In 1817, James Parkinson described the symptoms of the shaking palsy, a disease that was subsequently defined in greater detail, and named after Parkinson, by Jean-Martin Charcot. Parkinson expected that the publication of his monograph would lead to a rapid elucidation of the anatomical substrate of the shaking palsy; in the event, this process took almost a century. In 1912, Fritz Heinrich Lewy identified the protein aggregates that define Parkinson disease (PD) in some brain regions outside the substantia nigra. In 1919, Konstantin Nikolaevich Tretiakoff found similar aggregates in the substantia nigra and named them after Lewy. In the 1990s, α-synuclein was identified as the main constituent of the Lewy pathology, and its aggregation was shown to be central to PD, dementia with Lewy bodies, and multiple system atrophy.
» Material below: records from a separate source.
**config.mk**
```make
export PLATFORM = sky130hd
export DESIGN_NAME = adc_led_scheduler
export DESIGN_NICKNAME = d
export VERILOG_FILES = /design/src/rtl/adc_led_scheduler.sv
export SDC_FILE = /design/constraint.sdc
export NUM_CORES = 1
export LEC_CHECK = 0
export BUFFER_PORTS_ARGS = -buffer_cell sky130_fd_sc_hd__buf_2
export CAP_MARGIN = 20
export CORE_UTILIZATION = 55
export CTS_BUF_LIST = sky130_fd_sc_hd__clkbuf_8
export CTS_CLUSTER_SIZE = 10
export DETAILED_ROUTE_END_ITERATION = 7
export GPL_ROUTABILITY_DRIVEN = 0
export PLACE_DENSITY = 0.82
export SYNTH_ARGS = -nofsm -noshare
export SYNTH_HDL_FRONTEND = slang
export SYNTH_SLANG_ARGS = --single-unit
export TNS_END_PERCENT = 5
```
**constraint.sdc**
```tcl
create_clock -name clk -period 4.1 [get_ports clk]
set_input_delay 0.205 -clock clk [delete_from_list [all_inputs] [get_ports clk]]
set_output_delay 0.205 -clock clk [all_outputs]
set_load 0.02 [all_outputs]
```
**src/rtl/adc_led_scheduler.sv**
```systemverilog
// Two-channel ADC level-bar scheduler: one DWELL_CYCLES window per channel, led_out registered at window end, inputs never stalled.
// ADC_LED_SCHED_PEAK_EN shows the window max/min pair; undefined, it shows the last valid sample of the window.
module adc_led_scheduler #(
  parameter int ADC_WIDTH        = 14,
  parameter int AXIS_TDATA_WIDTH = 32,
  parameter int BIT_OFFSET       = 4,
  parameter int DWELL_CYCLES     = 62500000,
  parameter int CNT_WIDTH        = 27
) (
  input  logic                        clk,
  input  logic                        rst,
  input  logic [AXIS_TDATA_WIDTH-1:0] S_AXIS_A_tdata,
  input  logic                        S_AXIS_A_tvalid,
  input  logic [AXIS_TDATA_WIDTH-1:0] S_AXIS_B_tdata,
  input  logic                        S_AXIS_B_tvalid,
  input  logic [1:0]                  mode,
  output logic [7:0]                  led_out,
  output logic                        ch_sel,
  output logic                        frame_done
);

  localparam int L = ADC_WIDTH - BIT_OFFSET - 3;
  localparam logic signed [ADC_WIDTH-1:0] SAT_HI  = ADC_WIDTH'((4 << L) - 1);
  localparam logic signed [ADC_WIDTH-1:0] SAT_LO  = ADC_WIDTH'(-(4 << L));
  localparam logic [CNT_WIDTH-1:0]        CNT_END = CNT_WIDTH'(DWELL_CYCLES - 1);

  typedef enum logic [1:0] {S_CLEAR, S_ACQ, S_LATCH} state_t;

  state_t                 state_q, state_d;
  logic [CNT_WIDTH-1:0]   cnt_q, cnt_d;
  logic [1:0]             mode_r_q, mode_r_d;
  logic                   cur_ch_q, cur_ch_d;
  logic                   acq_ch_q, acq_ch_d;
  logic                   seen_q, seen_d;
  logic [7:0]             led_q, led_d;
  logic                   ch_sel_q, ch_sel_d;
  logic                   done_q, done_d;
  logic signed [ADC_WIDTH-1:0] samp;
  logic                   samp_vld;
  logic                   unused_tdata;

  assign samp     = cur_ch_q ? S_AXIS_B_tdata[ADC_WIDTH-1:0] : S_AXIS_A_tdata[ADC_WIDTH-1:0];
  assign samp_vld = cur_ch_q ? S_AXIS_B_tvalid : S_AXIS_A_tvalid;
  assign unused_tdata = ^{S_AXIS_A_tdata[AXIS_TDATA_WIDTH-1:ADC_WIDTH],
                          S_AXIS_B_tdata[AXIS_TDATA_WIDTH-1:ADC_WIDTH]};

  // Band code 011 lights bit0 and 100 lights bit7: index is 3 minus the signed code.
  function automatic logic [7:0] band_led(input logic signed [ADC_WIDTH-1:0] s);
    logic [2:0] code;
    if (s > SAT_HI)      code = 3'b011;
    else if (s < SAT_LO) code = 3'b100;
    else                 code = s[L+2:L];
    return 8'b1 << (3'd3 - code);
  endfunction

`ifdef ADC_LED_SCHED_PEAK_EN
  logic signed [ADC_WIDTH-1:0] max_q, max_d, min_q, min_d;
`else
  logic signed [ADC_WIDTH-1:0] last_q, last_d;
`endif

  always_ff @(posedge clk) begin
    if (rst) state_q <= S_CLEAR;
    else     state_q <= state_d;
  end

  always_comb begin
    state_d = state_q;
    case (state_q)
      S_CLEAR: state_d = S_ACQ;
      S_ACQ:   if (cnt_q == CNT_END) state_d = S_LATCH;
      S_LATCH: state_d = S_CLEAR;
      default: state_d = S_CLEAR;
    endcase
  end

  always_comb begin
    cnt_d    = cnt_q;
    mode_r_d = mode_r_q;
    cur_ch_d = cur_ch_q;
    acq_ch_d = acq_ch_q;
    seen_d   = seen_q;
    led_d    = led_q;
    ch_sel_d = ch_sel_q;
    done_d   = 1'b0;
`ifdef ADC_LED_SCHED_PEAK_EN
    max_d    = max_q;
    min_d    = min_q;
`else
    last_d   = last_q;
`endif
    case (state_q)
      S_CLEAR: begin
        cnt_d    = '0;
        mode_r_d = mode;
        seen_d   = 1'b0;
        // Fixed modes pick their channel without disturbing the auto-alternation pointer.
        if (mode == 2'b01)      cur_ch_d = 1'b0;
        else if (mode == 2'b10) cur_ch_d = 1'b1;
        else                    cur_ch_d = acq_ch_q;
`ifdef ADC_LED_SCHED_PEAK_EN
        max_d = {1'b1, {(ADC_WIDTH-1){1'b0}}};
        min_d = {1'b0, {(ADC_WIDTH-1){1'b1}}};
`endif
      end
      S_ACQ: begin
        cnt_d = cnt_q + 1'b1;
        if (samp_vld) begin
          seen_d = 1'b1;
`ifdef ADC_LED_SCHED_PEAK_EN
          if (samp > max_q) max_d = samp;
          if (samp < min_q) min_d = samp;
`else
          last_d = samp;
`endif
        end
      end
      S_LATCH: begin
        done_d   = 1'b1;
        ch_sel_d = cur_ch_q;
        if (!seen_q || mode_r_q == 2'b11) led_d = 8'h00;
`ifdef ADC_LED_SCHED_PEAK_EN
        else led_d = band_led(max_q) | band_led(min_q);
`else
        else led_d = band_led(last_q);
`endif
        if (mode_r_q == 2'b00) acq_ch_d = ~acq_ch_q;
      end
      default: ;
    endcase
  end

  always_ff @(posedge clk) begin
    if (rst) begin
      cnt_q    <= '0;
      mode_r_q <= 2'b00;
      cur_ch_q <= 1'b0;
      acq_ch_q <= 1'b0;
      seen_q   <= 1'b0;
      led_q    <= 8'hFF;
      ch_sel_q <= 1'b0;
      done_q   <= 1'b0;
`ifdef ADC_LED_SCHED_PEAK_EN
      max_q    <= '0;
      min_q    <= '0;
`else
      last_q   <= '0;
`endif
    end else begin
      cnt_q    <= cnt_d;
      mode_r_q <= mode_r_d;
      cur_ch_q <= cur_ch_d;
      acq_ch_q <= acq_ch_d;
      seen_q   <= seen_d;
      led_q    <= led_d;
      ch_sel_q <= ch_sel_d;
      done_q   <= done_d;
`ifdef ADC_LED_SCHED_PEAK_EN
      max_q    <= max_d;
      min_q    <= min_d;
`else
      last_q   <= last_d;
`endif
    end
  end

  assign led_out    = led_q;
  assign ch_sel     = ch_sel_q;
  assign frame_done = done_q;

endmodule

```
======== Word level (Yosys, flattened, before mapping) ========
Index checks and enable logic that the tools add are counted.
storage, ports and cells
  input bits .............................. 70
  bits in registers ....................... 58
cells by class
  $add $sub $neg .......................... 2
  equal/unequal tests ..................... 8
  reduce and logical (&&, ||, !) cells .... 8
  shift operators ......................... 1
  $lt $le $gt $ge ......................... 2
  bitwise operators ....................... 1
  mux-type cells .......................... 15
operators by type and width
  kind                     count
  $pmux W27 S2             1
  $add A27 B1 Y27 const B  1
  $eq A27 B26 Y1 const B   1
  $gt A14 B10 Y1 const B   1
  $lt A14 B10 Y1 const B   1
  $mux W14                 1
  $mux W3                  4
  $mux W8                  1
  $shl A1 B3 Y8 const A    1
  $eq A2 B2 Y1 const B     3
  $reduce_and A2 Y1        3
  $mux W1                  5
  $eq A2 B1 Y1 const B     2
  $logic_not A2 Y1         2
  $ne A2 B2 Y1 const B     2
  $pmux W2 S2              1
  $sub A2 B3 Y3 const A    1
  $mux W2                  1
  $pmux W1 S2              1
  $reduce_bool A2 Y1       1
  $logic_not A1 Y1         1
  $logic_or A1 B1 Y1       1
  $not A1 Y1               1

======== Depth between registers and ports, before layout ========
  word-level depth ........................ 8
  gate-level depth with buffers ........... 6
  depth with buffers taken out ............ 5

======== Least setup slack after synthesis ========
OpenSTA, ideal clock, no wires.
  kind .................................... flip-flop to flip-flop
  from .................................... register cnt_q[0]
  to ...................................... register cnt_q[26]
  data arrival time ....................... 1.809 ns
  data required time ...................... 4.030 ns
  library setup time ...................... 0.070 ns
  path slack .............................. 2.221 ns
  stages on the path, launching flop included .. 6
  path through ............................ dfxtp_1 ha_1 nand4_2 or4_4 or4_1 a21oi_1
between the ends
  longest elaborated chain between the ends .. 2
ends and longest elaborated chain
  element                   RTL line  RTL
  start: declaration        30        logic [CNT_WIDTH-1:0] cnt_q, cnt_d;
  start signal: assignment  150       cnt_q <= cnt_d;
  $add A27 B1 Y27           107       cnt_d = cnt_q + 1'b1;
  $pmux W27 S2              92        case (state_q)
No other way between the ends.
A chain may end at the register's enable or synchronous reset.

======== Final worst setup path ========
  from .................................... register state_q[1]
  to ...................................... register cnt_q[26]
between the ends
  longest elaborated chain between the ends .. 2
ends and longest elaborated chain
  element                                                    RTL line  RTL
  start: declaration                                         29        state_t state_q, state_d;
  start signal: assignment                                   64        else state_q <= state_d;
  $eq A2 B1 Y1 / $logic_not A2 Y1 (equally long branches)    92
  $pmux W27 S2 / $reduce_bool A2 Y1 (equally long branches)  -
Several ways; a longest one is shown, not always the timed one.

==> flow_metrics.py <==
metrics = {
    "timing": {
        "slew_headroom": 0.5116,
        "layout_setup_ws_ps": 1851,
        "drv_slew": 0,
        "rsz0062_at_grt": "false",
        "maxClockFrequency_ghz": 0.4446,
        "final.period_utilization": 0.5486,
        "skew_ps": 10.09,
        "period_minus_slack_ps": 2249,
        "tightest_slew_ps": 729.4,
        "setup_viol": 0,
        "setup_tns_ps": 0,
        "hold_violations": 0,
    },
    "route": {
        "finalWirelength_um": 4792,
        "vias": 2065,
        "wire_per_inst_um": 14.01,
        "firstDrtPassIters": 4,
        "drtAntennaViolNets": 0,
        "via_per_inst": 6.038,
        "detail_route.iter0.violations": 144,
        "drc": 0,
    },
    "setup_path": {
        "crit_required_ps": 4340,
        "crit_chain": "nand4b_2 -> or4_4 -> or4_1 -> a21oi_1",
        "worstPathArrival_ps": 2490,
        "reg2reg_depth": 4,
        "critPathMaxFanout": 21,
        "reg2reg_to": "cnt_q[26]",
        "start_kind": "register",
        "rr_startpoint": "state_q[1]",
        "end_kind": "register",
        "r2r_slack_ps": 1850,
        "critPathSlowestCell": "or4_4",
        "crit_type": "reg -> reg",
        "slowest_delay_ps": 640,
    },
    "die": {
        "dieArea_mm2": 0.004582,
        "std_cell_rows": 23,
        "design.portCount": 80,
        "core-area_mm2": 0.004058,
        "start_util": 0.5850,
        "dieHeight_um": 67.69,
        "die_w_um": 67.69,
    },
    "synthesis": {
        "syn-cell-area_mm2": 0.002374,
        "ys_seq_area_frac": 0.4302,
        "synth_flop_cell": "dfxtp_1",
        "netlist_instances": 274,
        "yosysUniqueCellTypes": 45,
        "synth_async_sr_flop_share": 0,
        "syn_nets": 345,
        "synth_edf_count": 0,
        "yosysWarnings": 0,
        "synth_seq_cells": 51,
        "synth_area_per_cell_um2": 8.663,
    },
    "grt": {
        "grt-ovfl-total": 0,
        "grt_pass1_wl_um": 7928,
        "grt_pass1_vias": 1848,
        "grt_start_max_net_pins": 28,
        "antenna_found_initial": 0,
        "grtUsageTotal": 0.2292,
    },
    "pwr": {
        "ir_worst_vdd_v": 0.0002616,
        "p_per_area_mw_per_mm2": 329.0,
        "power.leakage_nw": 0.8928,
        "p_total_mw": 0.8510,
    },
    "clock_tree": {
        "htree_levels": 2,
        "cts_resized": 0,
        "cts.reportedPaths.clkPinSlew_ps": 90,
        "cts_sinks": 51,
        "root_buffer": "clkbuf_8",
        "clock_latency_ps": 310,
        "clockBufferDepth": 2,
        "cts_buffers": 5,
        "cts_tree": "yes",
        "cts_hold_buf": 0,
        "cts_setup_buffers": 0,
    },
    "run_status": {
        "status": "completed",
    },
    "cells_and_area": {
        "finalNonFillerCells": 342,
        "drive_above_1_share": 0.1507,
        "diodes": 0,
        "synthToLayoutAreaGrowth_pct": 8.962,
        "final_nets": 362,
    },
    "placed_design": {
        "dp_hpwl_um": 3354,
        "numPortBuffers": 29,
        "dp.cells": 334,
        "pre_cts_slack_ps": 1912,
    },
    "hold_path": {
        "worstHoldPathCells": 3,
        "min_from": "mode[0]",
        "holdPathEnd": "mode_r_q[0]",
        "hold_path.class": "in -> reg",
    },
    "job": {
        "cap_viol_max_count": 0,
    },
}
cells by family after synthesis:
group,synth area share
xor+xnor,0.04059
fa+ha+maj,0.005271
buf+inv,0.03690
mux,0.04270
compound gates,0.1566
simple gates,0.2878
flops,0.4302
cells in the final DEF, fill, tap and decap left out, types with 2 or more instances in the layout:
cell type	instances
o211ai_1	2
dfxtp_1	51
nand3_1	8
o31ai_1	8
or3_1	6
clkbuf_8	5
a211oi_1	7
nand4_1	13
nand2_1	20
nand2b_1	2
or4_1	8
xor2_1	6
xnor2_1	5
a21oi_1	21
nor4_1	3
mux2i_1	9
or2_2	2
nor3_1	6
nor3b_1	2
and4_1	6
a221o_1	5
buf_2	29
nor2b_1	3
nor2_1	32
inv_1	3
o21ai_0	11
Yosys cell counts, drive strengths merged (7+ instances only):
cell type,count,share of area
a211oi,7,0.022
a21oi,21,0.044
buf,7,0.015
clkbuf,12,0.019
dfxtp,51,0.43
mux2i,9,0.038
nand2,20,0.032
nand3,8,0.017
nand4,14,0.040
nor2,32,0.051
o21ai,11,0.023
o31ai,8,0.025
or4,9,0.030
registers in the layout, indices dropped and copies added, names as in the netlist:
register and flops:
cnt_q 27, last_q 7, acq_ch_q 1, ch_sel 1
cur_ch_q 1, led_out 8, mode_r_q 2, frame_done 1
seen_q 1, state_q 2
area by class of cell:
| cell class | count | area, um^2 |
|---|---|---|
| multi-input combinational | 202 | 1265 |
| tap | 50 | 62.56 |
| inverter | 2 | 7.507 |
| clock buffer | 5 | 68.82 |
| sequential | 51 | 1021 |
| clock inverter | 3 | 16.27 |
| fill | 339 | 1471 |
| timing repair buffer | 29 | 145.1 |
worst max-delay path by stage:
| stage | slack [ps] | startpoint | end |
|---|---|---|---|
| finish | 1850 | state_q[1] | cnt_q[26] |
| global route | 1750 | state_q[1] | cnt_q[26] |
| floorplan | 2220 | cnt_q[0] | cnt_q[26] |
| detailed placement | 1910 | state_q[1] | cnt_q[26] |
| global placement | 1930 | state_q[1] | cnt_q[26] |
| CTS | 1870 | state_q[1] | cnt_q[26] |
worst max-delay path, delay by kind of cell, from the launching register on:
kind,cells,cell delay (ps)
AOI/OAI and AO/OA,1,150
DFF,1,530
and+or+nand+nor,3,1500
through the flow:
| step | hold WS (ps) | utilization | area [um^2] |
|---|---|---|---|
| global placement | 452.7 | 0.6164 | 2501 |
| CTS | 136.5 | 0.6374 | 2586 |
| global route | 136.2 | 0.6374 | 2586 |
| detailed placement | 450.3 | 0.6164 | 2501 |
| finish | 141.9 | 0.6374 | 2586 |
| floorplan | 341.0 | - | 2374 |
metal layers:
layer,global-route usage,routed length (um)
met1,0.2935,2308
met2,0.3738,2232
met3,0.04054,169
met4,0.09840,82
met5,0,0
report_power, final:
group / switching (mW) / total (mW) / internal, mW
clock: 0.165 / 0.282 / 0.117
sequential: 0.0113 / 0.516 / 0.504
combinational: 0.0298 / 0.0536 / 0.0238
Note: power is estimated with default switching activity, not from simulation.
In 2003, a staging scheme for idiopathic PD was introduced, according to which α-synuclein pathology originates in the dorsal motor nucleus of the vagal nerve and progresses from there to other brain regions, including the substantia nigra. In this article, we review the relevance of Lewy's discovery 100 years ago for the current understanding of PD and related disorders.

Key Points

  • 100 years ago, Fritz Heinrich Lewy used light microscopy to describe the nerve cell inclusions that are characteristic of Parkinson disease (PD)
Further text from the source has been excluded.